Brooding practices of local chicken producers and on station evaluation of novel brood nest on hatchability of chicken egg at Gamo zone, SNNPR, Ethiopia
Keywords:Fertility Checking, Breaking Broodiness Behavior, Bedding, Egg Setting Materials
A survey was conducted at Gamo Zone of SNNPR Ethiopia, to asses indigenous practices of incubation, brooding, egg selection practices, broody hen selection practices and causes of hatchability failure. Multi stage sampling procedures were employed to select weredas, sample kebeles and respondents in which two districts were selected by purposive sampling technique; stratified purposive techniques were employed to select nine sample kebeles and purposive random sampling techniques were used to select a total of 385 respondents. Pretested structured questionnaire and focused group discussion were employed to generate data.

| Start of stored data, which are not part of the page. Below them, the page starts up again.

==> src/rtl/tap_pkg.sv <==
// Package with constants and types shared by the test port ends
package tap_pkg;
   // ***************************************************
   // Controller states
   // ***************************************************
   typedef enum logic [3:0]
   {
      ST_RESET,
      ST_IDLE,
      ST_SEL_DR,
      ST_CAP_DR,
      ST_SHIFT_DR,
      ST_EXIT1_DR,
      ST_PAUSE_DR,
      ST_EXIT2_DR,
      ST_UPD_DR,
      ST_SEL_IR,
      ST_CAP_IR,
      ST_SHIFT_IR,
      ST_EXIT1_IR,
      ST_PAUSE_IR,
      ST_EXIT2_IR,
      ST_UPD_IR
   } tap_state_e;

   // ***************************************************
   // Instruction chain and codes
   // ***************************************************
   localparam int          IR_WIDTH      = 4;
   localparam logic [3:0]  IR_CAPTURE    = 4'h1;
   localparam logic [3:0]  OP_EXTEST     = 4'h0;
   localparam logic [3:0]  OP_INTEST     = 4'h1;
   localparam logic [3:0]  OP_SAMPLE     = 4'h2;
   localparam logic [3:0]  OP_CORE_A     = 4'h8;
   localparam logic [3:0]  OP_CORE_B     = 4'hA;
   localparam logic [3:0]  OP_CORE_C     = 4'hB;
   localparam logic [3:0]  OP_IDCODE     = 4'hE;
   localparam logic [3:0]  OP_BYPASS     = 4'hF;
   localparam logic [3:0]  IR_RESET      = OP_IDCODE;

   // ***************************************************
   // Data chains
   // ***************************************************
   localparam int          ID_WIDTH      = 32;
   localparam logic [31:0] ID_VALUE      = 32'h1234_5677; // Arbitrary value
   localparam int          BS_WIDTH      = 8;
   localparam logic [7:0]  BS_RESET      = 8'h00;
   localparam logic [7:0]  HOLD_RESET    = 8'h00;

   // ***************************************************
   // Timing and counts
   // ***************************************************
   localparam int          RESET_TMS_CNT = 5;
   localparam int          SYNC_STAGES   = 3;
   localparam int          TCK_DIV       = 4;
   localparam logic [7:0]  TCK_DIV_W     = 8'h04;
endpackage : tap_pkg

==> src/rtl/tap_link_if.sv <==
// Interface carrying the four test port pins between the two ends
`timescale 1ns/1ps
interface tap_link_if;
   logic tck;
   logic tms;
   logic tdi;
   logic tdo_o;
   logic tdo_oe;
   logic tdo;

   // Pull-up resolves the undriven data output
   assign tdo = tdo_oe ? tdo_o : 1'b1;

   modport device
   (
      input  tck,
      input  tms,
      input  tdi,
      output tdo_o,
      output tdo_oe
   );

   modport tester
   (
      output tck,
      output tms,
      output tdi,
      input  tdo
   );
endinterface : tap_link_if

==> src/rtl/tap_device.sv <==
// Test access port controller with instruction and data chains
`timescale 1ns/1ps
module tap_device
#(
   parameter int BS_W = tap_pkg::BS_WIDTH
)
(
   input  wire logic             clk_sys,
   input  wire logic             rst,
   input  wire logic             pin_rst,
   tap_link_if.device            link,
   input  wire logic [BS_W-1:0]  pin_sample,
   output logic      [BS_W-1:0]  bs_hold,
   output logic                  test_mode,
   output logic                  core_sel,
   input  wire logic             core_tdo,
   output logic                  core_shift,
   output logic                  core_tdi,
   output logic      [3:0]       ir_out,
   output logic                  pull_up_q,
   output logic                  pull_down_q
);
   // Widths the shift logic cannot serve
   if (BS_W < 2 || BS_W > 64)
      $error("BS_W out of range");

   // ***************************************************
   // Pin synchronisers
   // ***************************************************
   logic [2:0]                 tck_s_q;
   logic [2:0]                 tms_s_q;
   logic [2:0]                 tdi_s_q;
   logic                       tck_v_q;
   logic                       tms_v_q;
   logic                       tdi_v_q;
   logic                       tms_v;
   logic                       tdi_v;
   logic                       rise;
   logic                       fall;

   // Three stages; change counts once stages two and three agree
   always_ff @(posedge clk_sys)
   begin
      if (rst)
      begin
         tck_s_q <= 3'h0;
         tms_s_q <= 3'h7;
         tdi_s_q <= 3'h7;
         tck_v_q <= 1'b0;
         tms_v_q <= 1'b1;
         tdi_v_q <= 1'b1;
      end
      else
      begin
         tck_s_q <= {tck_s_q[1:0], link.tck};
         tms_s_q <= {tms_s_q[1:0], link.tms};
         tdi_s_q <= {tdi_s_q[1:0], link.tdi};
         if (tck_s_q[1] == tck_s_q[2])
            tck_v_q <= tck_s_q[2];
         if (tms_s_q[1] == tms_s_q[2])
            tms_v_q <= tms_s_q[2];
         if (tdi_s_q[1] == tdi_s_q[2])
            tdi_v_q <= tdi_s_q[2];
      end
   end

   assign rise  = (tck_s_q[1] == tck_s_q[2]) && tck_s_q[2] && !tck_v_q;
   assign fall  = (tck_s_q[1] == tck_s_q[2]) && !tck_s_q[2] && tck_v_q;
   assign tms_v = tms_v_q;
   assign tdi_v = tdi_v_q;

   // ***************************************************
   // Controller state machine
   // ***************************************************
   tap_pkg::tap_state_e state_q;
   tap_pkg::tap_state_e state_d;

   // Standard transitions on sampled mode select
   always_comb
   begin
      case (state_q)
         tap_pkg::ST_RESET:    state_d = tms_v ? tap_pkg::ST_RESET : tap_pkg::ST_IDLE;
         tap_pkg::ST_IDLE:     state_d = tms_v ? tap_pkg::ST_SEL_DR : tap_pkg::ST_IDLE;
         tap_pkg::ST_SEL_DR:   state_d = tms_v ? tap_pkg::ST_SEL_IR : tap_pkg::ST_CAP_DR;
         tap_pkg::ST_CAP_DR:   state_d = tms_v ? tap_pkg::ST_EXIT1_DR : tap_pkg::ST_SHIFT_DR;
         tap_pkg::ST_SHIFT_DR: state_d = tms_v ? tap_pkg::ST_EXIT1_DR : tap_pkg::ST_SHIFT_DR;
         tap_pkg::ST_EXIT1_DR: state_d = tms_v ? tap_pkg::ST_UPD_DR : tap_pkg::ST_PAUSE_DR;
         tap_pkg::ST_PAUSE_DR: state_d = tms_v ? tap_pkg::ST_EXIT2_DR : tap_pkg::ST_PAUSE_DR;
         tap_pkg::ST_EXIT2_DR: state_d = tms_v ? tap_pkg::ST_UPD_DR : tap_pkg::ST_SHIFT_DR;
         tap_pkg::ST_UPD_DR:   state_d = tms_v ? tap_pkg::ST_SEL_DR : tap_pkg::ST_IDLE;
         tap_pkg::ST_SEL_IR:   state_d = tms_v ? tap_pkg::ST_RESET : tap_pkg::ST_CAP_IR;
         tap_pkg::ST_CAP_IR:   state_d = tms_v ? tap_pkg::ST_EXIT1_IR : tap_pkg::ST_SHIFT_IR;
         tap_pkg::ST_SHIFT_IR: state_d = tms_v ? tap_pkg::ST_EXIT1_IR : tap_pkg::ST_SHIFT_IR;
         tap_pkg::ST_EXIT1_IR: state_d = tms_v ? tap_pkg::ST_UPD_IR : tap_pkg::ST_PAUSE_IR;
         tap_pkg::ST_PAUSE_IR: state_d = tms_v ? tap_pkg::ST_EXIT2_IR : tap_pkg::ST_PAUSE_IR;
         tap_pkg::ST_EXIT2_IR: state_d = tms_v ? tap_pkg::ST_UPD_IR : tap_pkg::ST_SHIFT_IR;
         tap_pkg::ST_UPD_IR:   state_d = tms_v ? tap_pkg::ST_SEL_DR : tap_pkg::ST_IDLE;
         default:              state_d = tap_pkg::ST_RESET;
      endcase
   end

   // State register; only moves on a clock rise
   always_ff @(posedge clk_sys)
   begin
      if (rst)
         state_q <= tap_pkg::ST_RESET;
      else if (rise)
         state_q <= state_d;
   end

   // ***************************************************
   // Instruction decode
   // ***************************************************
   logic [3:0] ir_sh_q;
   logic [3:0] ir_q;
   logic [3:0] op;
   logic       is_core;

   // Map unimplemented codes to bypass
   function automatic logic [3:0] decode(input logic [3:0] code);
      case (code)
         tap_pkg::OP_EXTEST, tap_pkg::OP_INTEST, tap_pkg::OP_SAMPLE,
         tap_pkg::OP_CORE_A, tap_pkg::OP_CORE_B, tap_pkg::OP_CORE_C,
         tap_pkg::OP_IDCODE: decode = code;
         default:            decode = tap_pkg::OP_BYPASS;
      endcase
   endfunction : decode

   assign op        = decode(ir_q);
   assign is_core   = op inside {tap_pkg::OP_CORE_A, tap_pkg::OP_CORE_B, tap_pkg::OP_CORE_C};
   assign test_mode = (op == tap_pkg::OP_EXTEST) || (op == tap_pkg::OP_INTEST);
   assign ir_out    = ir_q;

   // ***************************************************
   // Chains
   // ***************************************************
   logic [31:0]     id_sh_q;
   logic [BS_W-1:0] bs_sh_q;
   logic            byp_q;
   logic            tdo_d;
   logic            tdo_q;
   logic            oe_q;
   logic            shifting;

   // Instruction chain, four bits with hold register
   always_ff @(posedge clk_sys)
   begin
      if (rst || (rise && state_d == tap_pkg::ST_RESET))
      begin
         ir_sh_q <= tap_pkg::IR_CAPTURE;
         ir_q    <= tap_pkg::IR_RESET;
      end
      else if (rise)
      begin
         case (state_q)
            tap_pkg::ST_CAP_IR:   ir_sh_q <= tap_pkg::IR_CAPTURE;
            tap_pkg::ST_SHIFT_IR: ir_sh_q <= {tdi_v, ir_sh_q[3:1]};
            tap_pkg::ST_UPD_IR:   ir_q    <= ir_sh_q;
            default:              ir_q    <= ir_q;
         endcase
      end
   end

   // Data chains; external and internal test leave them alone
   always_ff @(posedge clk_sys)
   begin
      if (rst || (rise && state_d == tap_pkg::ST_RESET))
      begin
         id_sh_q <= tap_pkg::ID_VALUE;
         bs_sh_q <= BS_W'(tap_pkg::BS_RESET);
         bs_hold <= BS_W'(tap_pkg::HOLD_RESET);
         byp_q   <= 1'b0;
      end
      else if (rise && !test_mode)
      begin
         case (state_q)
            tap_pkg::ST_CAP_DR:
            begin
               id_sh_q <= tap_pkg::ID_VALUE;
               bs_sh_q <= pin_sample;
               byp_q   <= 1'b0;
            end
            tap_pkg::ST_SHIFT_DR:
            begin
               if (op == tap_pkg::OP_IDCODE)
                  id_sh_q <= {tdi_v, id_sh_q[31:1]};
               else if (op == tap_pkg::OP_SAMPLE)
                  bs_sh_q <= {tdi_v, bs_sh_q[BS_W-1:1]};
               else
                  byp_q <= tdi_v;
            end
            tap_pkg::ST_UPD_DR:
            begin
               if (op == tap_pkg::OP_SAMPLE)
                  bs_hold <= bs_sh_q;
            end
            default: byp_q <= byp_q;
         endcase
      end
   end

   // Core controller shares the shift path
   assign core_sel   = is_core;
   assign core_shift = is_core && state_q == tap_pkg::ST_SHIFT_DR;
   assign core_tdi   = tdi_v;

   // ***************************************************
   // Serial output
   // ***************************************************
   assign shifting = (state_q == tap_pkg::ST_SHIFT_DR && !test_mode)
                     || state_q == tap_pkg::ST_SHIFT_IR;

   // Output source by state and instruction
   always_comb
   begin
      if (state_q == tap_pkg::ST_SHIFT_IR)
         tdo_d = ir_sh_q[0];
      else if (is_core)
         tdo_d = core_tdo;
      else if (op == tap_pkg::OP_IDCODE)
         tdo_d = id_sh_q[0];
      else if (op == tap_pkg::OP_SAMPLE)
         tdo_d = bs_sh_q[0];
      else
         tdo_d = byp_q;
   end

   // Output and enable move on the falling clock
   always_ff @(posedge clk_sys)
   begin
      if (rst || pin_rst)
      begin
         tdo_q <= 1'b1;
         oe_q  <= 1'b0;
      end
      else if (fall)
      begin
         tdo_q <= tdo_d;
         oe_q  <= shifting;
      end
   end

   assign link.tdo_o  = tdo_q;
   assign link.tdo_oe = oe_q;

   // Pad pulls restored by either reset
   always_ff @(posedge clk_sys)
   begin
      if (rst || pin_rst)
      begin
         pull_up_q   <= 1'b1;
         pull_down_q <= 1'b0;
      end
   end
endmodule : tap_device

All generated survey data were analyzed using descriptive statistics of SPSS 16. Broody hens were the sole means of egg incubation and chick brooding. Broody hens selected based on plumage color, egg yield, body weight (size) and mothering ability. Eggs Laid at home was the predominant sources of incubation and selected mainly based on egg type, egg age and egg size. Clay pots, plastic, bamboo cages and cartons were used as egg setting materials and grasses, straws, cotton seeds, feather of broody hens and clothes were used as bedding materials. October to December were the most preferred while July to September was the worst months of the year to incubate eggs and to achieve best hatchability eggs. Environmental temperature, lack of proper laying nest and post handling were the critical causes of failure of egg hatchability in the study area. The total number of eggs incubated using a novel nest was 16 eggs. A comparatively high number of chicks were hatched during the second phase (7-12) from the number of eggs set. There is a strong need for training of chicken producers in increasing hatchability performances through preparation of proper brooding nest or laying nest, egg selection, feeding, housing, health care, proper post handling and chick management to increase their economic returns. Community based holistic improvement programs is also very imperative to design in order to improve the genetic potential through selective breeding and conservation of the indigenous chicken genetic resources. Further research on hatchability performance evaluation of the indigenous chickens in both on farm and station as well as effect of the twelve months of the year on incubation and hatchability of eggs.